Another important design issue is whether the secondary channel needs to be identified with something in the real world. For example, the margin notes system relates suggestions with specific sections of a webpage. In these cases you need an interface method that is conducive to that sort of linking. Augmented reality is one such method, as are more traditional visual interfaces where an icon is placed near or over the thing being annotated. Audio annotations are much harder to locate and associate with a specific object. On the other hand, other kinds of just-in-time information applications don't need to associate the secondary channel information with anything already in the primary channel. For example, a cell-phone message has nothing to do with things in the receiver's personal space.

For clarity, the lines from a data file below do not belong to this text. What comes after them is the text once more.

**src/rtl/sender_credit_arb_if.sv**
```systemverilog
// Link-side bundle for sender_credit_arb: requester handshakes, outgoing flit link and credit return.
// err_o exists only when SENDER_CREDIT_ARB_CHECK_EN is defined.
interface sender_credit_arb_if #(
    parameter int NUM_REQ  = 3,
    parameter int CREDIT_W = 4
);
    logic [NUM_REQ-1:0]        req_valid_i;
    logic [NUM_REQ-1:0][63:0]  req_data_i;
    logic [NUM_REQ-1:0]        req_ready_o;
    logic                      valid_o;
    logic [63:0]               data_o;
    logic                      yummy_i;
    logic [CREDIT_W-1:0]       credit_o;
    logic [NUM_REQ-1:0]        grant_o;
`ifdef SENDER_CREDIT_ARB_CHECK_EN
    logic                      err_o;

    modport master (
        output req_valid_i, req_data_i, yummy_i,
        input  req_ready_o, valid_o, data_o, credit_o, grant_o, err_o
    );
    modport slave (
        input  req_valid_i, req_data_i, yummy_i,
        output req_ready_o, valid_o, data_o, credit_o, grant_o, err_o
    );
`else
    modport master (
        output req_valid_i, req_data_i, yummy_i,
        input  req_ready_o, valid_o, data_o, credit_o, grant_o
    );
    modport slave (
        input  req_valid_i, req_data_i, yummy_i,
        output req_ready_o, valid_o, data_o, credit_o, grant_o
    );
`endif
endinterface

```
**src/rtl/sender_credit_arb.sv**
```systemverilog
// Credit-based, packet-locking round-robin arbiter driving one registered flit link.
// Optional credit-overflow checker enabled by macro SENDER_CREDIT_ARB_CHECK_EN (adds err_o).
module sender_credit_arb #(
    parameter int NUM_REQ  = 3,
    parameter int CREDITS  = 8,
    parameter int CREDIT_W = 4
) (
    input  logic                  clk_i,
    input  logic                  rstn_i,
    sender_credit_arb_if.slave    bus
);
    localparam int                  IDX_W      = (NUM_REQ > 1) ? $clog2(NUM_REQ) : 1;
    localparam logic [CREDIT_W-1:0] CREDIT_MAX = CREDIT_W'(CREDITS);
    localparam logic [IDX_W-1:0]    LAST_INIT  = IDX_W'(NUM_REQ - 1);

    typedef enum logic [0:0] {
        ST_IDLE   = 1'b0,
        ST_LOCKED = 1'b1
    } state_e;

    state_e               state_r;
    state_e               state_s;
    logic [IDX_W-1:0]     owner_r;
    logic [IDX_W-1:0]     last_r;
    logic [7:0]           remaining_r;
    logic [CREDIT_W-1:0]  credit_r;
    logic [CREDIT_W-1:0]  credit_s;
    logic                 valid_r;
    logic [63:0]          data_r;

    logic [IDX_W-1:0]     pick_idx_s;
    logic                 pick_hit_s;
    logic [IDX_W-1:0]     sel_idx_s;
    logic [NUM_REQ-1:0]   grant_s;
    logic [NUM_REQ-1:0]   ready_s;
    logic                 accept_s;
    logic [63:0]          sel_data_s;
    logic [7:0]           hdr_len_s;
    int                   cand_s;

    // Round-robin search starting just after the last packet's winner
    always_comb begin
        pick_idx_s = '0;
        pick_hit_s = 1'b0;
        cand_s     = 0;
        for (int k = 0; k < NUM_REQ; k++) begin
            cand_s = int'(last_r) + 1 + k;
            if (cand_s >= NUM_REQ) begin
                cand_s = cand_s - NUM_REQ;
            end else begin
                cand_s = cand_s;
            end
            if (!pick_hit_s && bus.req_valid_i[IDX_W'(cand_s)]) begin
                pick_hit_s = 1'b1;
                pick_idx_s = IDX_W'(cand_s);
            end else begin
                pick_hit_s = pick_hit_s;
            end
        end
    end

    // FSM state register
    always_ff @(posedge clk_i or negedge rstn_i) begin
        if (!rstn_i) begin
            state_r <= ST_IDLE;
        end else begin
            state_r <= state_s;
        end
    end

    // FSM next state: lock on a non-empty header, release on the last payload flit
    always_comb begin
        state_s = state_r;
        case (state_r)
            ST_IDLE: begin
                if (accept_s && (hdr_len_s != 8'd0)) begin
                    state_s = ST_LOCKED;
                end else begin
                    state_s = ST_IDLE;
                end
            end
            ST_LOCKED: begin
                if (accept_s && (remaining_r <= 8'd1)) begin
                    state_s = ST_IDLE;
                end else begin
                    state_s = ST_LOCKED;
                end
            end
            default: state_s = ST_IDLE;
        endcase
    end

    // FSM outputs: grant, ready and the accepted-flit mux (all quiet while in reset)
    always_comb begin
        grant_s   = '0;
        sel_idx_s = '0;
        if (!rstn_i) begin
            grant_s   = '0;
            sel_idx_s = '0;
        end else if (state_r == ST_LOCKED) begin
            sel_idx_s          = owner_r;
            grant_s[owner_r]   = 1'b1;
        end else if (pick_hit_s) begin
            sel_idx_s          = pick_idx_s;
            grant_s[pick_idx_s] = 1'b1;
        end else begin
            grant_s   = '0;
            sel_idx_s = '0;
        end
        ready_s    = (credit_r != '0) ? grant_s : '0;
        accept_s   = |(ready_s & bus.req_valid_i);
        sel_data_s = bus.req_data_i[sel_idx_s];
        hdr_len_s  = sel_data_s[29:22];
    end

    // Packet bookkeeping: owner, flits still owed, and the round-robin pointer
    always_ff @(posedge clk_i or negedge rstn_i) begin
        if (!rstn_i) begin
            owner_r     <= '0;
            last_r      <= LAST_INIT;
            remaining_r <= 8'd0;
        end else if (accept_s) begin
            if (state_r == ST_IDLE) begin
                remaining_r <= hdr_len_s;
                if (hdr_len_s == 8'd0) begin
                    last_r <= pick_idx_s;
                end else begin
                    owner_r <= pick_idx_s;
                end
            end else begin
                remaining_r <= remaining_r - 8'd1;
                if (remaining_r <= 8'd1) begin
                    last_r <= owner_r;
                end
            end
        end
    end

    // Credit update; a returned credit at the maximum is dropped
    always_comb begin
        credit_s = credit_r;
        if (accept_s && !bus.yummy_i) begin
            credit_s = credit_r - {{(CREDIT_W-1){1'b0}}, 1'b1};
        end else if (!accept_s && bus.yummy_i && (credit_r != CREDIT_MAX)) begin
            credit_s = credit_r + {{(CREDIT_W-1){1'b0}}, 1'b1};
        end else begin
            credit_s = credit_r;
        end
    end

    // Credit counter and registered link output
    always_ff @(posedge clk_i or negedge rstn_i) begin
        if (!rstn_i) begin
            credit_r <= CREDIT_MAX;
            valid_r  <= 1'b0;
            data_r   <= 64'd0;
        end else begin
            credit_r <= credit_s;
            valid_r  <= accept_s;
            if (accept_s) begin
                data_r <= sel_data_s;
            end
        end
    end

`ifdef SENDER_CREDIT_ARB_CHECK_EN
    logic err_r;
    logic overflow_s;

    // A credit returned while already full means the receiver and sender disagree
    always_comb begin
        overflow_s = bus.yummy_i && !accept_s && (credit_r == CREDIT_MAX);
    end

    // Sticky overflow flag, cleared only by reset
    always_ff @(posedge clk_i or negedge rstn_i) begin
        if (!rstn_i) begin
            err_r <= 1'b0;
        end else if (overflow_s) begin
            err_r <= 1'b1;
            $display("ERROR: sender_credit_arb credit overflow (yummy at full credit) at %0t", $time);
        end
    end

    assign bus.err_o = err_r;
`endif

    assign bus.req_ready_o = ready_s;
    assign bus.grant_o     = grant_s;
    assign bus.valid_o     = valid_r;
    assign bus.data_o      = data_r;
    assign bus.credit_o    = credit_r;

endmodule

```
**src/flat_wrapper.sv**
```systemverilog
// flat-port wrapper written by rule: the top's interface ports become plain ports
module sender_credit_arb_flat 
#(
    parameter int NUM_REQ  = 3,
    parameter int CREDITS  = 8,
    parameter int CREDIT_W = 4
)
  (clk_i, rstn_i, bus_req_valid_i, bus_req_data_i, bus_yummy_i, bus_req_ready_o, bus_valid_o, bus_data_o, bus_credit_o, bus_grant_o);
  sender_credit_arb_if #(.NUM_REQ(NUM_REQ), .CREDIT_W(CREDIT_W)) bus_i ();
  input  logic clk_i;
  input  logic rstn_i;
  input wire logic [$bits(bus_i.req_valid_i)-1:0] bus_req_valid_i;
  input wire logic [$bits(bus_i.req_data_i)-1:0] bus_req_data_i;
  input wire logic [$bits(bus_i.yummy_i)-1:0] bus_yummy_i;
  output wire logic [$bits(bus_i.req_ready_o)-1:0] bus_req_ready_o;
  output wire logic [$bits(bus_i.valid_o)-1:0] bus_valid_o;
  output wire logic [$bits(bus_i.data_o)-1:0] bus_data_o;
  output wire logic [$bits(bus_i.credit_o)-1:0] bus_credit_o;
  output wire logic [$bits(bus_i.grant_o)-1:0] bus_grant_o;
  assign bus_i.req_valid_i = bus_req_valid_i;
  assign bus_i.req_data_i = bus_req_data_i;
  assign bus_i.yummy_i = bus_yummy_i;
  assign bus_req_ready_o = bus_i.req_ready_o;
  assign bus_valid_o = bus_i.valid_o;
  assign bus_data_o = bus_i.data_o;
  assign bus_credit_o = bus_i.credit_o;
  assign bus_grant_o = bus_i.grant_o;
  sender_credit_arb #(.NUM_REQ(NUM_REQ), .CREDITS(CREDITS), .CREDIT_W(CREDIT_W)) u_core (.clk_i(clk_i), .rstn_i(rstn_i), .bus(bus_i));
endmodule
```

A final design constraint that was hinted at earlier is the social aspects and needs of an application. Some interfaces are used in solitude and have no social considerations. Others, like telephones, need some way to let others know what the user is reacting to. For example, an important feature of the cell-phone is that it tells other people that you have to excuse yourself to address someone else who isn't physically present. On the other hand, it may be a privacy violation to let everyone in the room know who is calling. One compromise is to simply "ring" for the room at large, but the owner of the phone also hears who is calling, and perhaps what about.